# [Task to complete]
Report the count, and only the count, of lines in the records that include the word "layer".

# [Records shown]
*** Block opens ***

File: src/rtl/mixed_b_mem_arbiter_pkg.sv
// mixedInclude_package / mixed_b_mem_arb_package: B memory geometry plus arbiter types.
// No ports; BSIZE/BSIZE_LOG2 describe the B macro, the second package holds state, response and address types.
package mixedInclude_package;
  localparam int BSIZE = 10;
  localparam int BSIZE_LOG2 = 4;
endpackage

package mixed_b_mem_arb_package;
  import mixedInclude_package::*;
  typedef enum logic {INIT, RUN} state_t;
  typedef logic [BSIZE_LOG2-1:0] b_addr_t;
  typedef struct packed {
    logic [2:0] id;
    logic [31:0] data;
    logic err;
  } rsp_t;
endpackage

File: src/rtl/mixed_b_mem_arbiter_rr.sv
// rr_arbiter: combinational round-robin pick among eligible requesters.
// Ports: i_elig eligible vector, i_ptr search start, o_grant one-hot winner, o_idx winner index, o_any a winner exists.
module rr_arbiter #(
  parameter int NUM_REQ = 2,
  parameter int ID_W = (NUM_REQ > 1) ? $clog2(NUM_REQ) : 1
) (
  input  logic [NUM_REQ-1:0] i_elig,
  input  logic [ID_W-1:0]    i_ptr,
  output logic [NUM_REQ-1:0] o_grant,
  output logic [ID_W-1:0]    o_idx,
  output logic               o_any
);
  logic [NUM_REQ-1:0] w_rot;
  assign w_rot = NUM_REQ'({i_elig, i_elig} >> i_ptr);
  // Scan downwards so the closest eligible requester after the pointer is assigned last and wins.
  always_comb begin
    o_any = 1'b0;
    o_idx = '0;
    for (int k = NUM_REQ - 1; k >= 0; k--) begin
      if (w_rot[k]) begin
        o_any = 1'b1;
        o_idx = ID_W'((int'(i_ptr) + k) % NUM_REQ);
      end
    end
    o_grant = o_any ? NUM_REQ'(1) << o_idx : '0;
  end
endmodule

File: src/rtl/mixed_b_mem_arbiter.sv
// mixed_b_mem_arbiter: clears the B memory, then shares its single port among NUM_REQ requesters.
// Ports: clk, rst (async, active-high); req_* per-requester valid/ready/we/addr/wdata;
// rsp_* held, backpressured read response (id, data, err); init_done; mem_* memory port and mem_rdata.
module mixed_b_mem_arbiter
  import mixedInclude_package::*;
  import mixed_b_mem_arb_package::*;
#(
  parameter int NUM_REQ = 2,
  parameter int DATA_W = 32,
  parameter int ID_W = (NUM_REQ > 1) ? $clog2(NUM_REQ) : 1
) (
  input  logic                                 clk,
  input  logic                                 rst,
  input  logic [NUM_REQ-1:0]                   req_valid,
  output logic [NUM_REQ-1:0]                   req_ready,
  input  logic [NUM_REQ-1:0]                   req_we,
  input  logic [NUM_REQ-1:0][BSIZE_LOG2-1:0]   req_addr,
  input  logic [NUM_REQ-1:0][DATA_W-1:0]       req_wdata,
  output logic                                 rsp_valid,
  input  logic                                 rsp_ready,
  output logic [ID_W-1:0]                      rsp_id,
  output logic [DATA_W-1:0]                    rsp_data,
  output logic                                 rsp_err,
  output logic                                 init_done,
  output logic                                 mem_en,
  output logic                                 mem_we,
  output logic [BSIZE_LOG2-1:0]                mem_addr,
  output logic [DATA_W-1:0]                    mem_wdata,
  input  logic [DATA_W-1:0]                    mem_rdata
);
  state_t r_state, w_next;
  b_addr_t r_cnt, w_addr;
  logic [ID_W-1:0] r_ptr, r_rd_id, r_rsp_id, w_gidx;
  logic [DATA_W-1:0] r_rsp_data, w_wdata;
  logic [NUM_REQ-1:0] w_elig, w_grant;
  logic r_rd_inflight, r_rd_err, r_rsp_valid, r_rsp_err, r_init_done;
  logic w_any, w_we, w_err, w_init, w_acc;
  // Reads wait for an empty response path; writes never do.
  assign w_elig = (r_state == RUN) ? req_valid & (req_we | {NUM_REQ{~r_rd_inflight & ~r_rsp_valid}}) : '0;
  rr_arbiter #(.NUM_REQ(NUM_REQ), .ID_W(ID_W)) u_rr (
    .i_elig (w_elig),
    .i_ptr  (r_ptr),
    .o_grant(w_grant),
    .o_idx  (w_gidx),
    .o_any  (w_any)
  );
  assign w_addr = req_addr[w_gidx];
  assign w_we = req_we[w_gidx];
  assign w_wdata = req_wdata[w_gidx];
  assign w_err = w_addr > b_addr_t'(BSIZE - 1);
  // The clear sequence is gated by rst so the port stays idle while reset is held.
  assign w_init = (r_state == INIT) & ~rst;
  assign w_acc = w_any & ~w_err;
  assign req_ready = w_grant;
  assign rsp_valid = r_rsp_valid;
  assign rsp_id = r_rsp_id;
  assign rsp_data = r_rsp_data;
  assign rsp_err = r_rsp_err;
  assign init_done = r_init_done;
  always_comb begin
    w_next = (r_state == INIT && r_cnt == b_addr_t'(BSIZE - 1)) ? RUN : r_state;
    mem_en = w_init | w_acc;
    mem_we = w_init | (w_acc & w_we);
    mem_addr = w_init ? r_cnt : w_acc ? w_addr : '0;
    mem_wdata = (w_acc & w_we) ? w_wdata : '0;
  end
  always_ff @(posedge clk or posedge rst) begin
    if (rst) begin
      r_state <= INIT;
      r_cnt <= '0;
      r_ptr <= '0;
      r_rd_inflight <= 1'b0;
      r_rd_id <= '0;
      r_rd_err <= 1'b0;
      r_rsp_valid <= 1'b0;
      r_rsp_id <= '0;
      r_rsp_data <= '0;
      r_rsp_err <= 1'b0;
      r_init_done <= 1'b0;
    end else begin
      r_state <= w_next;
      if (r_state == INIT) r_cnt <= r_cnt + b_addr_t'(1);
      if (w_next == RUN) r_init_done <= 1'b1;
      if (w_any) r_ptr <= (w_gidx == ID_W'(NUM_REQ - 1)) ? '0 : w_gidx + ID_W'(1);
      if (w_any & ~w_we) begin
        r_rd_inflight <= 1'b1;
        r_rd_id <= w_gidx;
        r_rd_err <= w_err;
      end
      if (r_rd_inflight) begin
        r_rd_inflight <= 1'b0;
        r_rsp_valid <= 1'b1;
        r_rsp_id <= r_rd_id;
        r_rsp_data <= r_rd_err ? '0 : mem_rdata;
        r_rsp_err <= r_rd_err;
      end else if (r_rsp_valid & rsp_ready) begin
        r_rsp_valid <= 1'b0;
      end
    end
  end
endmodule

File: config.mk
export PLATFORM = sky130hd
export DESIGN_NAME = mixed_b_mem_arbiter
export DESIGN_NICKNAME = d
export VERILOG_FILES = /design/src/rtl/mixed_b_mem_arbiter_pkg.sv /design/src/rtl/mixed_b_mem_arbiter_rr.sv /design/src/rtl/mixed_b_mem_arbiter.sv
export SDC_FILE = /design/constraint.sdc
export NUM_CORES = 1
export LEC_CHECK = 0
export ABC_AREA = 1
export CORE_ASPECT_RATIO = 0.75
export CORE_MARGIN = 10
export CORE_UTILIZATION = 65
export DETAILED_ROUTE_END_ITERATION = 8
export DONT_BUFFER_PORTS = 1
export GPL_TIMING_DRIVEN = 0
export PLACE_DENSITY_LB_ADDON = 0.12
export REMOVE_ABC_BUFFERS = 1
export SLEW_MARGIN = 20
export SYNTH_ARGS = -nofsm -noshare
export SYNTH_HDL_FRONTEND = slang
export SYNTH_SLANG_ARGS = --single-unit
File: constraint.sdc
create_clock -name clk -period 3.65 [get_ports clk]
set_input_delay 0.365 -clock clk [delete_from_list [all_inputs] [get_ports clk]]
set_output_delay 0.365 -clock clk [all_outputs]
set_load 0.05 [all_outputs]
# Word level (Yosys, flattened, before mapping)
# Cells that the tools add are included.
# op_classes
add_sub_neg,3
magnitude_cmp,2
eq_ne,1
shifts,2
mux,22
bitwise_logic,16
n_reduce_logical,2
# op_table
cell,n
32-bit 2-to-1 mux,4
4-bit 2-to-1 mux,4
1-bit 2-to-1 mux,12
1-bit bitwise AND,6
1-bit NOT,6
4-bit by 1-bit adder with 4-bit output (second input constant),1
4-bit equality test (second input constant),1
4-bit greater-than comparator (second input constant),1
2-bit 2-to-1 mux,2
4-bit by 1-bit right shift with 2-bit output,1
1-bit adder (second input constant),2
2-bit bitwise AND,1
1-bit by 2-bit less-than comparator with 1-bit output (second input constant),1
1-bit OR,2
2-bit OR,1
2-bit nonzero test,1
1-bit by 1-bit left shift with 2-bit output (first input constant),1
1-bit logical AND,1
# totals
register_bits,45
input_bits,111
out_inout_bits,76
word_cells,59

# Logic depth before layout (Yosys ltp)
# Gate-level depths: netlist (run 1).
# depth
ltp_word,15
ltp_mapped,12
ltp_nobuf,10

# Cells and area by module
# From an unflattened synthesis (run 1), not the netlist that was laid out.
# unflattened
hier_cells,247
area_unflattened_um2,2393.5
# by_module_without_submodules
mod,n_inst,cells_per_inst,area_each_um2,seq_area_each_um2
mixed_b_mem_arbiter,1,240,2363.5,1126.1
rr_arbiter,1,7,30.0,0.0

# Worst setup path before layout (run 1)
# OpenSTA, ideal clock, no wires.
# synth_timing
path_kind,flip-flop to output port
startpoint,"register r_rsp_valid, in the netlist rsp_valid"
endpoint,output port mem_wdata[23]
t_arrival_ns,2.308
required_ns,3.285
path_slack_ns,0.977
path_stages_with_launch,11
path_buffers,1
cell_sequence,dfrtp_1 nor2_1 nor2_1 nor2_4 nand2_4 inv_2 buf_2 nand2_1 nand2_1 inv_1 nor2_1
# synth_via
elab_chain_cells,15
word_cells_on_any_way,21
classes_between,order compare: 1; shift: 1; mux: 12; bitwise: 7
# synth_rtl
element,line_no,source
from (decl),mixed_b_mem_arbiter.sv:36,"logic r_rd_inflight, r_rd_err, r_rsp_valid, r_rsp_err, r_init_done;"
from (signal assigned),mixed_b_mem_arbiter.sv:75,r_rsp_valid <= 1'b0;
from (signal assigned),mixed_b_mem_arbiter.sv:92,r_rsp_valid <= 1'b1;
from (signal assigned),mixed_b_mem_arbiter.sv:97,r_rsp_valid <= 1'b0;
1-bit NOT (*),mixed_b_mem_arbiter.sv:39,assign w_elig = (r_state == RUN) ? req_valid & (req_we | {NUM_REQ{~r_rd_inflight & ~r_rsp_valid}}) : '0;
1-bit bitwise AND (*),mixed_b_mem_arbiter.sv:39,
2-bit OR (*),mixed_b_mem_arbiter.sv:39,
2-bit bitwise AND (*),mixed_b_mem_arbiter.sv:39,
2-bit 2-to-1 mux (*),mixed_b_mem_arbiter.sv:39,
4-bit by 1-bit right shift with 2-bit output (*),mixed_b_mem_arbiter_rr.sv:14,"assign w_rot = NUM_REQ'({i_elig, i_elig} >> i_ptr);"
1-bit 2-to-1 mux (2 in series),mixed_b_mem_arbiter_rr.sv:20,if (w_rot[k]) begin
4-bit 2-to-1 mux (implied by the code) (2 in series),mixed_b_mem_arbiter.sv:47,assign w_addr = req_addr[w_gidx];
4-bit greater-than comparator,mixed_b_mem_arbiter.sv:50,assign w_err = w_addr > b_addr_t'(BSIZE - 1);
1-bit NOT,mixed_b_mem_arbiter.sv:53,assign w_acc = w_any & ~w_err;
1-bit bitwise AND,mixed_b_mem_arbiter.sv:53,
1-bit bitwise AND,mixed_b_mem_arbiter.sv:65,mem_wdata = (w_acc & w_we) ? w_wdata : '0;
32-bit 2-to-1 mux (*),mixed_b_mem_arbiter.sv:65,
to (decl),mixed_b_mem_arbiter.sv:28,"output logic [DATA_W-1:0] mem_wdata,"
# Every way passes the cells marked *; elsewhere a longest branch is shown, timed or not. The select of a mux whose other input is x is not followed.

# Worst setup path in the final report (run 1)
# layout_timing
startpoint,"register r_rsp_valid, in the netlist rsp_valid"
endpoint,output port mem_wdata[25]
# The elaborated chain is that of the path after synthesis.

==> results of run 1 <==
[flip-flops by register name (all words and copies together) (netlist names)]
register,flops
rsp_err,1
r_state,1
r_rd_err,1
r_ptr,1
rsp_valid,1
r_rd_id,1
rsp_data,32
rsp_id,1
r_rd_inflight,1
init_done,1
r_cnt,4
[power breakdown]
part / internal (uW) / switching, uW / total (uW)
Sequential: 651 / 674 / 1330
Combinational: 221 / 545 / 766
Clock: 135 / 163 / 298
[path summary, 6_finish.rpt]
| path | from | end | slack (ns) | cells past startpoint |
|---|---|---|---|---|
| worst max register to register | r_rd_inflight | rsp_data[0] | 1.20 | 3 |
| worst min-delay path | rsp_ready | rsp_valid | 0.16 | 1 |
| worst max-delay path | rsp_valid | mem_wdata[25] | 0.27 | 9 |
| worst min register to register | r_rd_err | r_rd_err | 0.56 | 2 |
| min in group asynchronous | rst | r_cnt[1] | 0.44 | 2 |
| max in group asynchronous | rst | rsp_valid | 2.75 | 3 |
[routing by layer]
layer | GRT usage | up-vias | wire, um
li1 | - | 1039 | -
met1 | 0.249 | 1030 | 2900
met5 | 0 | - | 0
met2 | 0.370 | 145 | 4060
met4 | 0.0392 | 0 | 129
met3 | 0.0925 | 12 | 863
[stage by stage]
stage / instance area, sq um / setup TNS (ns) / hold slack (ns)
2_1_floorplan: 2460 / 0 / 0.454
3_3_place_gp: 2520 / -0.0910 / 0.458
3_5_place_dp: 2550 / -1.80 / 0.180
4_1_cts: 2910 / 0 / 0.153
5_1_grt: 2940 / 0 / 0.152
6_report: 2940 / 0 / 0.158
[cell type report]
| class | instances | area (sq um) |
|---|---|---|
| tap | 52 | 65.1 |
| sequential | 45 | 1130 |
| multi-input combinational | 230 | 1420 |
| timing repair buffer | 3 | 50.0 |
| fill | 253 | 790 |
| clock buffer | 6 | 72.6 |
| clock inverter | 2 | 15.0 |
| inverter | 50 | 190 |
[logic make-up (layout without fill, tap and decap cells)]
group                    count (synthesis)  after routing  synth area share
AO/OA/AOI/OAI                           41             41             0.133
AND/OR/NAND/NOR                        183            184             0.294
flip-flops                              45             45             0.439
adder cells (fa/ha/maj)                  2              2           0.00976
buffers and inverters                   67             61             0.113
XOR/XNOR                                 3              3            0.0103
[timing repair]
| item | CTS | global route |
|---|---|---|
| gates resized for setup | 68 | 1 |
| setup buffers | 0 | 1 |
| pin swaps | 1 | 2 |
| gates cloned | 1 | 0 |
| setup endpoints to repair | 33 | 32 |
| hold endpoints to repair | 9 | 0 |
| hold buffers | 1 | 0 |
[worst reg2reg max path, delay by kind of cell (launching register included)]
family | cells | cell delay [ns]
flip-flops | 1 | 0.40
buffers and inverters | 1 | 0.79
AO/OA/AOI/OAI | 1 | 0.25
AND/OR/NAND/NOR | 1 | 0.95
[cells in the final DEF, fill, tap and decap left out, types with 2 or more instances in the layout]
cell,n
clkinv_1,2
ha_1,2
clkinvlp_4,2
nor2_1,8
dfrtp_1,44
nor2_4,34
clkbuf_8,5
xor2_1,2
a22o_1,32
nand3_4,2
inv_1,46
nand2_1,126
nand2_2,3
nand3b_1,3
buf_12,2
nand3_1,3
o21ai_0,4
==> results.toml, run 1 <==
[worst_setup_path]
crit_buf_inv = 1
critPathCaptureType = "primary output"
startpoint_type = "flip-flop"
crit_path_cell_trace = "o21ai_1, nand3_2, nand2_8, inv_4, nand2_1, nand2_2, nand2_4, nand3_4, nor2_4"
cp.arrival_ns = 3.01
worstSetupPathType = "reg2out"
worstPathRequired_ns = 3.28
critPathMaxFanout = 41
max_stage_delay_ns = 0.54
crit_family = "simple AND/OR/NAND/NOR gates"
cpMaxStageDelayCell = "dfrtp_2"

[yosys]
synthCells = 341
synth_most_common_cell = "nand2_1"
yosysWarnings = 0
ys_seq_elements = 45
yosys-top-cells-count = "nand2_1 (127), inv_1 (47), dfrtp_1 (45), nor2_1 (41), a22o_1 (32)"
synthFlopType = "dfrtp_1"
yosysTopAreaCellShare = 0.439
synth-seq-area-share = 0.439
synthArstFlopShare = 1.00
yosysUniqueCellTypes = 28
yosysTopAreaCell = "dfrtp_1"
synth.top_cells.by_area = "dfrtp_1 (44%), nand2_1 (19%), a22o_1 (11%), inv_1 (6.9%), nor2_1 (6.0%)"
syn-cell-area_sq_um = 2560
avgSynthCellArea_sq_um = 7.51
synth_edf_count = 0

[power_and_ir_drop]
p_per_area_nw_per_um2 = 812
p_total_uw = 2390
p_leak_uw = 0.00153
max-vdd-ir-drop_uv = 641

[finish]
final_util = 0.788
nets = 448
num_antenna_cells = 0
syn_to_final_growth_pct = 14.8
drive_gt1_frac = 0.167
fin_cells = 388

[placement]
dp_cells = 377
gp_congestion = 0.796
dp_worst_setup_slack_ns = -0.0897
port_buffers = 0
post-dp-hpwl_um = 5850

[cts]
cts_buffers = 5
cts_tree = "built"
clkSinkCount = 45
cts_max_level = 2
cts.path.max_buffers = 2
path_clk_slew_ns = 0.08
worstSkewPairLatency_ns = 0.29
root_buffer = "clkbuf_8"

[global_routing]
grt-ovfl-total = 0
grt_max_degree = 42
grt_pass1_vias = 2270
antenna_found_initial = 0
grt_pass1_wl_um = 11900
grt_usage = 0.215

[drt]
viasPerCell = 5.74
wl_per_cell_um = 20.5
vias = 2226
routed_wl_um = 7950
antenna_left = 0
drt_iter0_markers = 134
drtPass1Iterations = 4
drc = 0

[floorplanning]
core_region_area_sq_um = 3730
fp.dieH_um = 74.4
ios = 187
die_area_sq_um = 6880
dieWidth_um = 92.5
rows = 19
start_util = 0.687

[timing]
fmaxAchievable_mhz = 296
final.period_utilization = 0.925
maxSlewHeadroom = 0.338
finalClockSkew_ns = 0.00662
hold_viol = 0
fin_ws_ns = 0.273
rsz0062_at_grt = "no"
slew_violations = 0
worst_pin_slew_ns = 0.986
timing.final.crit_period_ns = 3.38
setup_viol = 0

[flow_run]
max-cap-violations = 0

[outcome]
status = "finished, final reports clean"

[worst_hold_path]
min_path_type = "in2reg"
No activity file was read; power rests on OpenSTA's default activity.
==> inputs of run 2 (changes only) <==
--- a/config.mk
+++ b/config.mk
@@ -12,6 +12,7 @@
 export DETAILED_ROUTE_END_ITERATION = 8
 export DONT_BUFFER_PORTS = 1
 export GPL_TIMING_DRIVEN = 0
+export HOLD_SLACK_MARGIN = 0.02
 export PLACE_DENSITY_LB_ADDON = 0.12
 export REMOVE_ABC_BUFFERS = 1
 export SLEW_MARGIN = 20
==> results of run 2 <==
Same layout as run 1: the final DEF is identical, and so are final timing and power.
==> inputs of run 3 (changes only) <==
--- a/config.mk
+++ b/config.mk
@@ -15,7 +15,7 @@
 export HOLD_SLACK_MARGIN = 0.02
 export PLACE_DENSITY_LB_ADDON = 0.12
 export REMOVE_ABC_BUFFERS = 1
-export SLEW_MARGIN = 20
+export SLEW_MARGIN = 0
 export SYNTH_ARGS = -nofsm -noshare
 export SYNTH_HDL_FRONTEND = slang
 export SYNTH_SLANG_ARGS = --single-unit
==> run 3 against run 2 <==
Cell count unchanged. Critical path depth stayed put. Wire length is 2.5% higher. Sequential power barely moved. Register-to-register slack gained 0.09 ns. Maximum frequency increased by 0.13%. Largest power group unchanged.
==> results.toml, run 3 (synthesized netlist as in run 1, its figures left out) <==
[worst_setup_path]
critPathCaptureType = "primary output"
worstSetupPathType = "reg2out"
cp.arrival_ns = 3.01
critPathMaxFanout = 41
startpoint_type = "flip-flop"
worstPathRequired_ns = 3.28

[global_routing]
grt_pass1_wl_um = 12200
grt_max_degree = 46
antenna_found_initial = 0
grt_usage = 0.224
grt-ovfl-total = 0
grt_pass1_vias = 2314

[floorplanning]
dieWidth_um = 92.5
core_region_area_sq_um = 3730
fp.dieH_um = 74.4
rows = 19
start_util = 0.687
ios = 187
die_area_sq_um = 6880

[power_and_ir_drop]
max-vdd-ir-drop_uv = 701
p_leak_uw = 0.00156
p_total_uw = 2500
p_per_area_nw_per_um2 = 840

[finish]
syn_to_final_growth_pct = 16.0
largest_reg_flops = 32
nets = 448
num_antenna_cells = 0
fin_cells = 388
final_common_cell = "nand2_1"
drive_gt1_frac = 0.170
layout_common_cells = "nand2_1 (126), inv_1 (46), dfrtp_1 (44)"
final_util = 0.796

[drt]
drt_iter0_markers = 115
antenna_left = 0
vias = 2198
viasPerCell = 5.66
routed_wl_um = 8150
wl_per_cell_um = 21.0
drtPass1Iterations = 5
drc = 0

[timing]
hold_viol = 0
worst_pin_slew_ns = 0.948
setup_viol = 0
maxSlewHeadroom = 0.364
timing.final.crit_period_ns = 3.37
setup_tns_ns = 0
rsz0062_at_grt = "no"
fmaxAchievable_mhz = 297
finalClockSkew_ns = 0.00652
final.period_utilization = 0.924
fin_ws_ns = 0.277
slew_violations = 0

[cts]
cts_buffers = 5
cts_max_level = 2
path_clk_slew_ns = 0.08
clkSinkCount = 45
cts_tree = "built"
worstSkewPairLatency_ns = 0.30
cts.path.max_buffers = 2
root_buffer = "clkbuf_8"

[placement]
gp_congestion = 0.796
port_buffers = 0
post-dp-hpwl_um = 5850
dp_cells = 377
dp_worst_setup_slack_ns = -0.0810

[outcome]
status = "finished, final reports clean"

[flow_run]
max-cap-violations = 0

[worst_hold_path]
min_path_type = "in2async"
[run 3: what timing repair did]
| action | CTS | global route |
|---|---|---|
| gates cloned | 1 | 0 |
| endpoints found under the setup margin | 33 | 33 |
| gates resized for setup | 68 | 1 |
| hold buffers | 0 | 0 |
| pin swaps | 1 | 2 |
| setup buffers | 0 | 2 |
[run 3: cell type report]
type,count,area (sq um)
Multi-Input combinational cell,230,1420
Sequential cell,45,1130
Fill cell,246,761
Inverter,50,190
Clock buffer,7,86.3
Tap cell,52,65.1
Timing Repair Buffer,3,55.1
Clock inverter,1,30.0
[run 3: critical path: stages (launching register included)]
cell and delay (ns):
dfrtp_2 0.54, o21ai_1 0.24, nand3_2 0.19, nand2_8 0.27, inv_4 0.23, nand2_1 0.14, nand2_2 0.08, nand2_4 0.14
nand3_4 0.39, nor2_4 0.46
[run 3: power by group]
part | internal (uW) | total [uW] | leakage (uW) | switching (uW)
combinational | 234 | 780 | 0.000942 | 546
clock | 223 | 388 | 0.0000585 | 164
sequential | 651 | 1330 | 0.000555 | 677
[run 3: per-stage QoR]
step           area [sq um]  hold slack [ns]
2_1_floorplan          2460            0.454
3_3_place_gp           2520            0.458
3_5_place_dp           2550            0.460
4_1_cts                2940            0.137
5_1_grt                2970            0.143
6_report               2970            0.124
[run 3: path summary, 6_finish.rpt]
check	start	endpoint	slack, ns	cells past startpoint
worst max-delay path	rsp_valid	mem_wdata[25]	0.28	9
worst min-delay path	rst	r_cnt[1]	0.12	1
worst max register to register	r_rd_inflight	rsp_data[0]	1.29	4
worst min register to register	r_rd_err	r_rd_err	0.53	2
max in group asynchronous	rst	rsp_valid	2.92	1
min in group clk	rsp_ready	rsp_valid	0.14	1
[run 3: per-layer routing]
| layer | part of all wire | track usage | up-vias |
|---|---|---|---|
| met5 | 0 | 0 | - |
| met4 | 0.016 | 0.0785 | 0 |
| met3 | 0.11 | 0.101 | 15 |
| met2 | 0.52 | 0.399 | 129 |
| met1 | 0.35 | 0.234 | 1020 |
| li1 | - | - | 1034 |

*** Block closes ***

# [Result]
4